Aside from representing different sectors of the ruling classes, these parties also incorporated intermediate sectors of society, such as independent professionals and small businesspeople, and tried to coopt popular expectations and struggles in a manner that would not threaten the fundamental interests of the powerful. In many occasions, the so called middle classes and strata also organized their own political parties especially in parliamentary systems with proportional representation (which historically propitiated the creation of numerous parties.) In Cuban political history, we have the case of the Ortodoxo Party founded by Eduardo Chibás, a party principally based on the middle classes but with a growing multi class support.

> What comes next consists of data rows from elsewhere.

This design comes from an exercise in tuning for small area, a short achievable clock period and few clock cycles per item on the open sky130 flow, not from production work.
Function was checked by simulation only, so behaviour that the tests miss may differ from the original.
Power and IR drop assume default switching activity.

==> design.v <==
`timescale 1ns / 1ps
module md5(
      input clk,
      input reset_n,
      input start,
      input [63:0] password,
      output reg done,
      output reg [127:0] passwd_hash
      );
reg [31:0] w [0:15];
reg [6:0] i;
reg [31:0] h0;
reg [31:0] h1;
reg [31:0] h2;
reg [31:0] h3;
reg [31:0] a,b,c,d,f,g;
function [31:0] r_rom;
  input [5:0] idx;
  case (idx)
    6'd0: r_rom = 32'd7;
    6'd1: r_rom = 32'd12;
    6'd2: r_rom = 32'd17;
    6'd3: r_rom = 32'd22;
    6'd4: r_rom = 32'd7;
    6'd5: r_rom = 32'd12;
    6'd6: r_rom = 32'd17;
    6'd7: r_rom = 32'd22;
    6'd8: r_rom = 32'd7;
    6'd9: r_rom = 32'd12;
    6'd10: r_rom = 32'd17;
    6'd11: r_rom = 32'd22;
    6'd12: r_rom = 32'd7;
    6'd13: r_rom = 32'd12;
    6'd14: r_rom = 32'd17;
    6'd15: r_rom = 32'd22;
    6'd16: r_rom = 32'd5;
    6'd17: r_rom = 32'd9;
    6'd18: r_rom = 32'd14;
    6'd19: r_rom = 32'd20;
    6'd20: r_rom = 32'd5;
    6'd21: r_rom = 32'd9;
    6'd22: r_rom = 32'd14;
    6'd23: r_rom = 32'd20;
    6'd24: r_rom = 32'd5;
    6'd25: r_rom = 32'd9;
    6'd26: r_rom = 32'd14;
    6'd27: r_rom = 32'd20;
    6'd28: r_rom = 32'd5;
    6'd29: r_rom = 32'd9;
    6'd30: r_rom = 32'd14;
    6'd31: r_rom = 32'd20;
    6'd32: r_rom = 32'd4;
    6'd33: r_rom = 32'd11;
    6'd34: r_rom = 32'd16;
    6'd35: r_rom = 32'd23;
    6'd36: r_rom = 32'd4;
    6'd37: r_rom = 32'd11;
    6'd38: r_rom = 32'd16;
    6'd39: r_rom = 32'd23;
    6'd40: r_rom = 32'd4;
    6'd41: r_rom = 32'd11;
    6'd42: r_rom = 32'd16;
    6'd43: r_rom = 32'd23;
    6'd44: r_rom = 32'd4;
    6'd45: r_rom = 32'd11;
    6'd46: r_rom = 32'd16;
    6'd47: r_rom = 32'd23;
    6'd48: r_rom = 32'd6;
    6'd49: r_rom = 32'd10;
    6'd50: r_rom = 32'd15;
    6'd51: r_rom = 32'd21;
    6'd52: r_rom = 32'd6;
    6'd53: r_rom = 32'd10;
    6'd54: r_rom = 32'd15;
    6'd55: r_rom = 32'd21;
    6'd56: r_rom = 32'd6;
    6'd57: r_rom = 32'd10;
    6'd58: r_rom = 32'd15;
    6'd59: r_rom = 32'd21;
    6'd60: r_rom = 32'd6;
    6'd61: r_rom = 32'd10;
    6'd62: r_rom = 32'd15;
    6'd63: r_rom = 32'd21;
    default: r_rom = 32'd0;
  endcase
endfunction
function [31:0] k_rom;
  input [5:0] idx;
  case (idx)
    6'd0: k_rom = 32'hd76aa478;
    6'd1: k_rom = 32'he8c7b756;
    6'd2: k_rom = 32'h242070db;
    6'd3: k_rom = 32'hc1bdceee;
    6'd4: k_rom = 32'hf57c0faf;
    6'd5: k_rom = 32'h4787c62a;
    6'd6: k_rom = 32'ha8304613;
    6'd7: k_rom = 32'hfd469501;
    6'd8: k_rom = 32'h698098d8;
    6'd9: k_rom = 32'h8b44f7af;
    6'd10: k_rom = 32'hffff5bb1;
    6'd11: k_rom = 32'h895cd7be;
    6'd12: k_rom = 32'h6b901122;
    6'd13: k_rom = 32'hfd987193;
    6'd14: k_rom = 32'ha679438e;
    6'd15: k_rom = 32'h49b40821;
    6'd16: k_rom = 32'hf61e2562;
    6'd17: k_rom = 32'hc040b340;
    6'd18: k_rom = 32'h265e5a51;
    6'd19: k_rom = 32'he9b6c7aa;
    6'd20: k_rom = 32'hd62f105d;
    6'd21: k_rom = 32'h02441453;
    6'd22: k_rom = 32'hd8a1e681;
    6'd23: k_rom = 32'he7d3fbc8;
    6'd24: k_rom = 32'h21e1cde6;
    6'd25: k_rom = 32'hc33707d6;
    6'd26: k_rom = 32'hf4d50d87;
    6'd27: k_rom = 32'h455a14ed;
    6'd28: k_rom = 32'ha9e3e905;
    6'd29: k_rom = 32'hfcefa3f8;
    6'd30: k_rom = 32'h676f02d9;
    6'd31: k_rom = 32'h8d2a4c8a;
    6'd32: k_rom = 32'hfffa3942;
    6'd33: k_rom = 32'h8771f681;
    6'd34: k_rom = 32'h6d9d6122;
    6'd35: k_rom = 32'hfde5380c;
    6'd36: k_rom = 32'ha4beea44;
    6'd37: k_rom = 32'h4bdecfa9;
    6'd38: k_rom = 32'hf6bb4b60;
    6'd39: k_rom = 32'hbebfbc70;
    6'd40: k_rom = 32'h289b7ec6;
    6'd41: k_rom = 32'heaa127fa;
    6'd42: k_rom = 32'hd4ef3085;
    6'd43: k_rom = 32'h04881d05;
    6'd44: k_rom = 32'hd9d4d039;
    6'd45: k_rom = 32'he6db99e5;
    6'd46: k_rom = 32'h1fa27cf8;
    6'd47: k_rom = 32'hc4ac5665;
    6'd48: k_rom = 32'hf4292244;
    6'd49: k_rom = 32'h432aff97;
    6'd50: k_rom = 32'hab9423a7;
    6'd51: k_rom = 32'hfc93a039;
    6'd52: k_rom = 32'h655b59c3;
    6'd53: k_rom = 32'h8f0ccc92;
    6'd54: k_rom = 32'hffeff47d;
    6'd55: k_rom = 32'h85845dd1;
    6'd56: k_rom = 32'h6fa87e4f;
    6'd57: k_rom = 32'hfe2ce6e0;
    6'd58: k_rom = 32'ha3014314;
    6'd59: k_rom = 32'h4e0811a1;
    6'd60: k_rom = 32'hf7537e82;
    6'd61: k_rom = 32'hbd3af235;
    6'd62: k_rom = 32'h2ad7d2bb;
    6'd63: k_rom = 32'heb86d391;
    default: k_rom = 32'd0;
  endcase
endfunction
wire [31:0] r_i = r_rom(i[5:0]);
wire [31:0] k_i = k_rom(i[5:0]);
localparam [2:0] S_MAIN_INIT = 0, S_MAIN_DIVIDE = 1,
                 S_MAIN_LOOP1 = 2, S_MAIN_LOOP2 = 3,S_MAIN_HASH=4,S_MAIN_ANS=5;
reg [2:0] P, P_next;
always @(posedge clk) begin
  if (~reset_n) P <= S_MAIN_INIT;
  else P <= P_next;
end
always @(*) begin  
  case (P)
    S_MAIN_INIT:
      if (start) P_next = S_MAIN_DIVIDE;
      else P_next = S_MAIN_INIT;
    S_MAIN_DIVIDE:
       P_next = S_MAIN_LOOP1;
    S_MAIN_LOOP1:
      P_next = S_MAIN_LOOP2;
    S_MAIN_LOOP2:
      if(i==7'd63) P_next = S_MAIN_HASH;
      else P_next = S_MAIN_LOOP1;
    S_MAIN_HASH:
      P_next = S_MAIN_ANS;
    S_MAIN_ANS:
      P_next = S_MAIN_INIT;
    default:
      P_next = S_MAIN_INIT;
  endcase
end
always @(posedge clk) begin
  if (~reset_n) begin
    {w[0],w[1],w[2],w[3],w[4],w[5],w[6],w[7],
     w[8],w[9],w[10],w[11],w[12],w[13],w[14],w[15] }
    <= {32'd0,32'd0,32'h00000080,32'd0,32'd0,32'd0,32'd0,32'd0,
        32'd0,32'd0,32'd0,32'd0,32'd0,32'd0,32'h00000040,32'd0};
  end
  else if(P==S_MAIN_DIVIDE) begin
   w[0][31:24]<=password[39:32];
   w[0][23:16]<=password[47:40];
   w[0][15:8]<=password[55:48];
   w[0][7:0]<=password[63:56];
   w[1][31:24]<=password[7:0];
   w[1][23:16]<=password[15:8];
   w[1][15:8]<=password[23:16];
   w[1][7:0]<=password[31:24];
  end
  else begin
    w[0]<=w[0];
  end
end
always @(posedge clk) begin
  if (~reset_n) begin
    i<=7'd0;
  end
  else begin
    if(P==S_MAIN_INIT) i<=7'd0;
    else if(P==S_MAIN_LOOP2) i<=i+1;
    else i<=i;
  end
end
always @(posedge clk) begin
  if (~reset_n) begin
    f<=32'd0;
    g<=32'd0;
  end
  else if(P==S_MAIN_LOOP1) begin
    if(i<16) begin
      f <= (b & c) | ((~b) & d);
      g <= i;
    end
    else if(i<32) begin
      f <= (d & b) | ((~d) & c);
      g <= (5*i + 1) %16;
    end
    else if(i<48) begin
      f <= b ^ c ^ d;
      g <= (3*i + 5) %16;
    end
    else begin
      f <= c ^ (b | (~d));
      g <= (7*i) %16;
    end
  end
  else begin
    f<=f;
    g<=g;
  end
end
always @(posedge clk) begin
  if (~reset_n || P==S_MAIN_INIT) begin
    a<=32'h67452301;
    b<=32'hefcdab89;
    c<=32'h98badcfe;
    d<=32'h10325476;
  end
  else if(P==S_MAIN_LOOP2) begin
    d <= c;
    c <= b;
    b <= b +(((a + f + k_i + w[g])<<(r_i)) | ((a + f + k_i + w[g])>>(32-r_i))) ;
    a <= d;
  end
  else begin
    a<=a;
    b<=b;
    c<=c;
    d<=d;
  end
end
always @(posedge clk) begin
  if (~reset_n || P==S_MAIN_INIT) begin
    h0 <= 32'h67452301;
    h1 <= 32'hefcdab89;
    h2 <= 32'h98badcfe;
    h3 <= 32'h10325476;
  end
  else if(P==S_MAIN_HASH) begin
    h0 <= h0+a;
    h1 <= h1+b;
    h2 <= h2+c;
    h3 <= h3+d;
  end
  else begin
    h0 <= h0;
    h1 <= h1;
    h2 <= h2;
    h3 <= h3;
  end
end
always @(posedge clk) begin
  if (~reset_n) begin
    done<=1'b0;
  end
  else begin
    done<=(P==S_MAIN_ANS);
  end
end
always @(posedge clk) begin
  if (~reset_n) begin
    passwd_hash<={128{1'b0}};
  end
  else if (P==S_MAIN_ANS) begin
    passwd_hash[127:120]<=h0[7:0];
    passwd_hash[119:112]<=h0[15:8];
    passwd_hash[111:104]<=h0[23:16];
    passwd_hash[103:96]<=h0[31:24];
    passwd_hash[95:88]<=h1[7:0];
    passwd_hash[87:80]<=h1[15:8];
    passwd_hash[79:72]<=h1[23:16];
    passwd_hash[71:64]<=h1[31:24];
    passwd_hash[63:56]<=h2[7:0];
    passwd_hash[55:48]<=h2[15:8];
    passwd_hash[47:40]<=h2[23:16];
    passwd_hash[39:32]<=h2[31:24];
    passwd_hash[31:24]<=h3[7:0];
    passwd_hash[23:16]<=h3[15:8];
    passwd_hash[15:8]<=h3[23:16];
    passwd_hash[7:0]<=h3[31:24];
  end
  else begin
    passwd_hash<=passwd_hash;
  end
end
endmodule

But the fact that this party implicitly or explicitly accepted Cuban capitalism does not mean that it was an expression or had an organic relationship with the ruling classes.

That means that, historically speaking, the relationship between class and party has not been unequivocal: the ruling class has usually not been a monolith and has generally not been represented by a single party. This has also been certainly the case with the working class, the representation of which has been assumed by such diverse parties as social democrats, communists and social Christians. In the case of the classical social democracy that represented the working class through its close links with the unions, its growing conservative tendencies were not merely ideological but also represented the growth of a union bureaucracy, which based on the power that the unions had acquired, had the possibility of extracting sometimes significant concessions from the ruling classes. These concessions helped to demobilize the workers and solidified a bureaucracy more concerned with protecting its huge investments in the union infrastructure than in risking everything in pursuit of a revolutionary break (like in the Europe of the first postwar period) or in resisting imperialist war making (1914). This was the history of the very powerful and supposedly revolutionary Marxist German Social Democracy, whose bureaucratic-oligarchic model was portrayed by the Italian-German sociologist Roberto Michels in his classic Political Parties.

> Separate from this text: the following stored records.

Background: an optimization exercise with open tools, aiming at small area and a short achievable clock period. Do not read the settings as production practice.
Only simulation tests tie the RTL to the original design; equivalence was not proved.
Power is estimated from default activity; no workload was simulated.

[design/flow/flow/run.sh]
#!/bin/bash
# The standard layout (the standard.sh, all ORFS steps to finish), with one
# change: the port buffers are made as buf_2 cells instead of the slow delay
# buffer ORFS's port buffering picks by default. The tools' full output goes
# to flow_standard.log.
set -euo pipefail
bash standard.sh BUFFER_PORTS_ARGS="-buffer_cell sky130_fd_sc_hd__buf_2" finish > flow_standard.log 2>&1
[design/flow/standard.sh]
#!/bin/bash
# synth_recipe.tcl (not shown) runs the flow's synth.tcl, then flattens the netlist and writes it again
# the make line also repeats each setting of config.mk as NAME=value (left out here)
make -C /OpenROAD-flow-scripts/flow DESIGN_CONFIG=/design/flow/config.mk WORK_HOME=/design/flow/orfs CLKGATE_MAP_FILE= SYNTH_SCRIPT=/design/flow/synth_recipe.tcl "${@:-finish}"
[design/flow/config.mk]
export PLATFORM = sky130hd
export DESIGN_NAME = alu
export DESIGN_NICKNAME = alu
export VERILOG_FILES = /design/flow/design.v
export SDC_FILE = /design/flow/constraint.sdc
export NUM_CORES = 4
export LEC_CHECK = 0
export ABC_AREA = 1
export CAP_MARGIN = 20
export CORE_MARGIN = 2
export CORE_UTILIZATION = 50
export CTS_BUF_LIST = sky130_fd_sc_hd__clkbuf_8
export SETUP_SLACK_MARGIN = 5
export SLEW_MARGIN = 20
[design/flow/constraint.sdc]
create_clock -name core_clock -period 8.5 [get_ports {i_clk}]
set_input_delay 1.7000 -clock core_clock [delete_from_list [all_inputs] [get_ports {i_clk}]]
set_output_delay 1.7000 -clock core_clock [all_outputs]
set_load 0.01 [all_outputs]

With respect to the Russian Bolshevik party: although Stalinists as well as Cold War apologists in the Western world held on to the myth that there was no difference between the Bolshevik and Stalinist parties, numerous historians (Stephen Cohen, Alexander Rabinowitch and William Rosenberg among others) have demonstrated that before undergoing the process of bureaucratic degeneration that began with the Civil War that took place from 1918 to 1920, this revolutionary party was in reality quite pluralist and democratic. Among many examples, I can cite the fact that although Bolshevik leaders such as Kamenev and Zinoviev opposed the October Revolution, they continued to be important party leaders after the revolution, and that although Bukharin publicly adopted and agitated for a political line radically opposed to Lenin’s regarding the peace of Brest-Litovsk in 1918, he remained as party leader for many years afterwards. Far from the “monolithic unity” defended by the Castro brothers, the Bolsheviks were characterized not only for the plurality of political positions, but also for a chronic tendency to factionalism that generally did not become an obstacle to “unity in action.”

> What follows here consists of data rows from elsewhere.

Background: an optimization exercise with open tools, aiming at a short achievable clock period and few clock cycles. Do not read the settings as production practice. In this exercise RTL edits were held to simulation tests only and were not proved equivalent to the original. No activity file was given, so power comes from the tool's default toggle rates.

// microP
module microP(
    input clk,
    input reset,
    output [7:0] imem_addr,
    input [16:0] imem_data,
    output [7:0] dmem_addr,
    output [7:0] dmem_wdata,
    output dmem_we,
    input [7:0] dmem_rdata,
    input [7:0] data_in,
    output out_we,
    output [7:0] data_out_col,
    output [7:0] data_out_addr
    );
Size in the first run: ~950 cells after synthesis, about 77 I/O pins.
==> module microP, before the edit <==
module microP(
    input clk,
    input reset,
    output [7:0] imem_addr,
    input [16:0] imem_data,
    output [7:0] dmem_addr,
    output [7:0] dmem_wdata,
    output dmem_we,
    input [7:0] dmem_rdata,
    input [7:0] data_in,
    output out_we,
    output [7:0] data_out_col,
    output [7:0] data_out_addr
    );
reg [7:0] PC;
reg [16:0] IR;            
reg v_id;                 
reg stall_q;              
reg [7:0] PC_id;          
reg [7:0] P1_id;          
reg [7:0] ALT_id;         
reg [7:0] A_e, B_e;       
reg cin_e;                
reg add_e;                
reg [10:0] sel_e;         
reg [14:0] sd_e;          
reg [7:0] L_e;            
reg RW_e, MW_e, OW_e;
reg [2:0] DR_e;
reg [7:0] R1, R2, R3, R4, R5, R6, R7;    
wire [7:0] sum, sumn;
wire cout, coutn;
wire [7:0] p_e;
wire [7:0] g_e;
add8 ADD(.a(A_e), .b(B_e), .cin(cin_e), .s(sum), .sn(sumn), .cout(cout), .coutn(coutn), .p(p_e),
         .g(g_e));
wire [7:0] k_e;
or8 KE(.a(A_e), .b(B_e), .y(k_e));
wire [7:0] fast, fastn;
wire [7:0] shifted;
shifter SH(.a(A_e), .sd(sd_e), .y(shifted));
alu_fast ALUF(.A(A_e), .g(g_e), .k(k_e), .p(p_e), .sh(shifted), .sel({sel_e[10], sel_e[8:0]}),
              .link(L_e), .ld(dmem_rdata), .din(data_in), .f(fast), .fn(fastn));
wire slt_e = sel_e[9];
wire [7:0] res;
mux8 RESM(.s(add_e), .a(fast | {7'd0, slt_e & coutn}), .b(sum), .y(res));
wire z_add;
sum_zero SZ(.t(p_e), .k(k_e), .cin(cin_e), .z(z_add));
assign dmem_addr = A_e;
assign dmem_wdata = B_e;
assign dmem_we = MW_e;
assign out_we = OW_e;
assign data_out_col = A_e;
assign data_out_addr = B_e;
assign imem_addr = PC;
wire [7:0] PC1, target;
wire unused_c2, unused_c2n;
wire [7:0] unused_n2, unused_p2, unused_g2;
inc8 INC(.a(PC), .y(PC1));
add8 TGT(.a(PC), .b({{2{imem_data[5]}}, imem_data[5:0]}), .cin(1'b1), .s(target),
         .sn(unused_n2), .cout(unused_c2), .coutn(unused_c2n), .p(unused_p2), .g(unused_g2));
wire pred_if;
predict PRD(.op(imem_data[16:12]), .back(imem_data[5]), .taken(pred_if));
wire [7:0] alt_if;
mux8 ALTM(.s(pred_if), .a(target), .b(PC1), .y(alt_if));
wire [2:0] dr = IR[11:9];
wire [2:0] sa = IR[8:6];
wire [2:0] sb = IR[5:3];
wire [7:0] ra, rb, ran, rbn;
wire [7:0] rnz, rnz_unused;
wire zr_a, zr_an, zr_b_unused, zr_bn_unused, fwd_a, fwd_b, fwd_an, fwd_bn;
reg_read RDA(.a(sa), .r1(R1), .r2(R2), .r3(R3), .r4(R4), .r5(R5), .r6(R6), .r7(R7),
             .rw_e(RW_e), .dr_e(DR_e), .q(ra), .qn(ran), .z(zr_a), .nz(zr_an), .rnz(rnz),
             .fwd(fwd_a), .fwd_n(fwd_an));
reg_read RDB(.a(sb), .r1(R1), .r2(R2), .r3(R3), .r4(R4), .r5(R5), .r6(R6), .r7(R7),
             .rw_e(RW_e), .dr_e(DR_e), .q(rb), .qn(rbn), .z(zr_b_unused), .nz(zr_bn_unused),
             .rnz(rnz_unused),
             .fwd(fwd_b), .fwd_n(fwd_bn));
wire w_d, MW_d, OW_d, cin_d, add_d, is_jmr, pred_id;
wire [5:0] pre_r;
wire [10:0] pre_b;
wire [10:0] sel_d;
wire [14:0] sd_d;
wire [7:0] imm;
decode DEC(.ins(IR), .ok(reset & v_id), .add_e(add_e), .slt_e(slt_e),
           .w(w_d), .mw(MW_d), .ow(OW_d), .cin(cin_d), .add(add_d), .is_jmr(is_jmr),
           .pred(pred_id), .sel(sel_d), .sd(sd_d), .imm(imm), .pre_r(pre_r), .pre_b(pre_b));
wire stall = stall_q & v_id & reset;
wire stall_next;
stall_ahead SA(.ins(imem_data), .ir(IR), .ok(reset & v_id & ~stall), .y(stall_next));
wire redirect;
id_ctl CTL(.pre(pre_r), .stall(stall), .fwd_a(fwd_a), .z_add(z_add), .sa(sa), .rnz(rnz),
           .redirect(redirect));
wire [7:0] rpc_n;
rpc_sel RPC(.jmr_f(is_jmr & fwd_a), .jmr_r(is_jmr & fwd_an), .other(~is_jmr),
            .sum(sum), .ra(ra), .alt(ALT_id), .y_n(rpc_n));
wire [7:0] next_pc;
wire en_if = reset & ~stall;
pc_select PCS(.hold(stall), .t(en_if & pred_if), .p(en_if & ~pred_if),
              .redirect(redirect), .pc(PC_id), .target(target), .pc1(PC1), .rpc_n(rpc_n),
              .next_pc(next_pc));
wire [7:0] A_d, B_d;
wire [10:0] pre_a = {add_e, 1'b0, ~add_e, 1'b0, ~add_e & ~slt_e, 1'b0, slt_e, 1'b0, 1'b0, 1'b1, 1'b0};
opnd_sel OPA(.fwd(fwd_a), .fwd_n(fwd_an), .pre(pre_a),
             .cout(cout), .coutn(coutn), .sum(sum), .sumn(sumn), .fast(fast), .fastn(fastn),
             .imm(8'd0), .r(ra), .rn(ran), .q(A_d));
opnd_sel OPB(.fwd(fwd_b), .fwd_n(fwd_bn), .pre(pre_b),
             .cout(cout), .coutn(coutn), .sum(sum), .sumn(sumn), .fast(fast), .fastn(fastn),
             .imm(imm), .r(rb), .rn(rbn), .q(B_d));
always @(posedge clk) begin
    PC <= next_pc;
end
always @(posedge clk) begin
    stall_q <= stall_next;
    v_id <= reset & ~stall & ~redirect;
    IR <= imem_data;
    PC_id <= PC;
    P1_id <= PC1;
    ALT_id <= alt_if;
end
always @(posedge clk) begin
    RW_e <= w_d && (dr != 3'd0);
    MW_e <= MW_d;
    OW_e <= OW_d;
end
always @(posedge clk) begin
    A_e <= A_d; B_e <= B_d; L_e <= P1_id; sd_e <= sd_d; cin_e <= cin_d; add_e <= add_d; sel_e <= sel_d;
    DR_e <= dr;
end
always @(posedge clk) begin
    if (RW_e) begin
        case (DR_e)
            3'd1: R1 <= res; 3'd2: R2 <= res; 3'd3: R3 <= res; 3'd4: R4 <= res;
            3'd5: R5 <= res; 3'd6: R6 <= res; 3'd7: R7 <= res;
            default: ;
        endcase
    end
end
endmodule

It is for all these reasons that almost 80 years ago Leon Trotsky in The Revolution Betrayed harshly criticized the Stalinist theory about political parties and social classes that tried to justify the one-party state:

  congreso-machado-fidel-y-raul

 First Vice President Juan Machado Ventura, ex-President Fidel Castro and President Raul Castro at the last Communist Party Congress in April 2011: No end in sight for the CPP – for little while at least.

In reality classes are heterogeneous; they are torn by inner antagonisms, and arrive at the solution of common problems no otherwise than through an inner struggle of tendencies, groups, and parties. It is possible, with certain qualifications, to concede that “a party is part of a class.” But since a class has many “parts” – some look forward and some back – one and the same class may create several parties. For the same reason one party may rest upon parts of different classes. An example of only party corresponding to one class is not to be found on the whole course of political history – provided, of course, you do not take the police appearance for the reality.

With respect to the multi party systems of capitalist societies: there is no doubt that political democracy has seriously deteriorated throughout the world. Political parties are increasingly devoid of content and subject to the demands of the shallowest kinds of political marketing, a process that has been aggravated by the huge costs of political media campaigns, particularly in the U.S., which in turn has closed the access to the big media for nascent movements and candidates who oppose the existing system. Also, parliamentary bodies have been declining, and many of their powers have been taken over by the executive branches, which unscrupulously use the doctrine of state secrets to protect their newly assumed prerogatives. As a result, political apathy, ignorance, and abstention have become prominent features of capitalist democracy. While this is fatal to any notion of democracy built on the participation and control of an active and informed citizenry, is has certainly been convenient and highly functional to a capitalist system that structurally privileges private and corporate economic power at the expense of public regulation and democratic control from below.

After the One-Party State

But let’s suppose that Cuba’s one-party state will be abolished. Whether we want it or not, new parties will develop once repression and the legal and constitutional obstacles against independent party organizations have ceased to exist. Shall we demand then that those new parties are suppressed, or instead of that, shall we engage wholeheartedly in the propaganda and political and ideological agitation against the inevitable neoliberal and reactionary wave that generally has succeeded bureaucratic Communism throughout the world? Those are the circumstances, when we could struggle, for example, for a new Constitutional Convention to publicly debate the critical question of the kind of society that should replace bureaucratic Communism, debates that should include, of course, our arguments in favor of the construction of a socialism based on democracy and liberty. This debate would also be a strategy to prevent the immediate recourse to electoral campaigns and their marketing focused not on political programs but on individuals, many of who are going to be financed, among others, by the rich Cuban-Americans in Miami. To confront this plutocratic possibility, we could, for example, campaign for the exclusively public financing of all electoral activity, including free access to the mass media and distribution of public funds according to the popular backing for each political group.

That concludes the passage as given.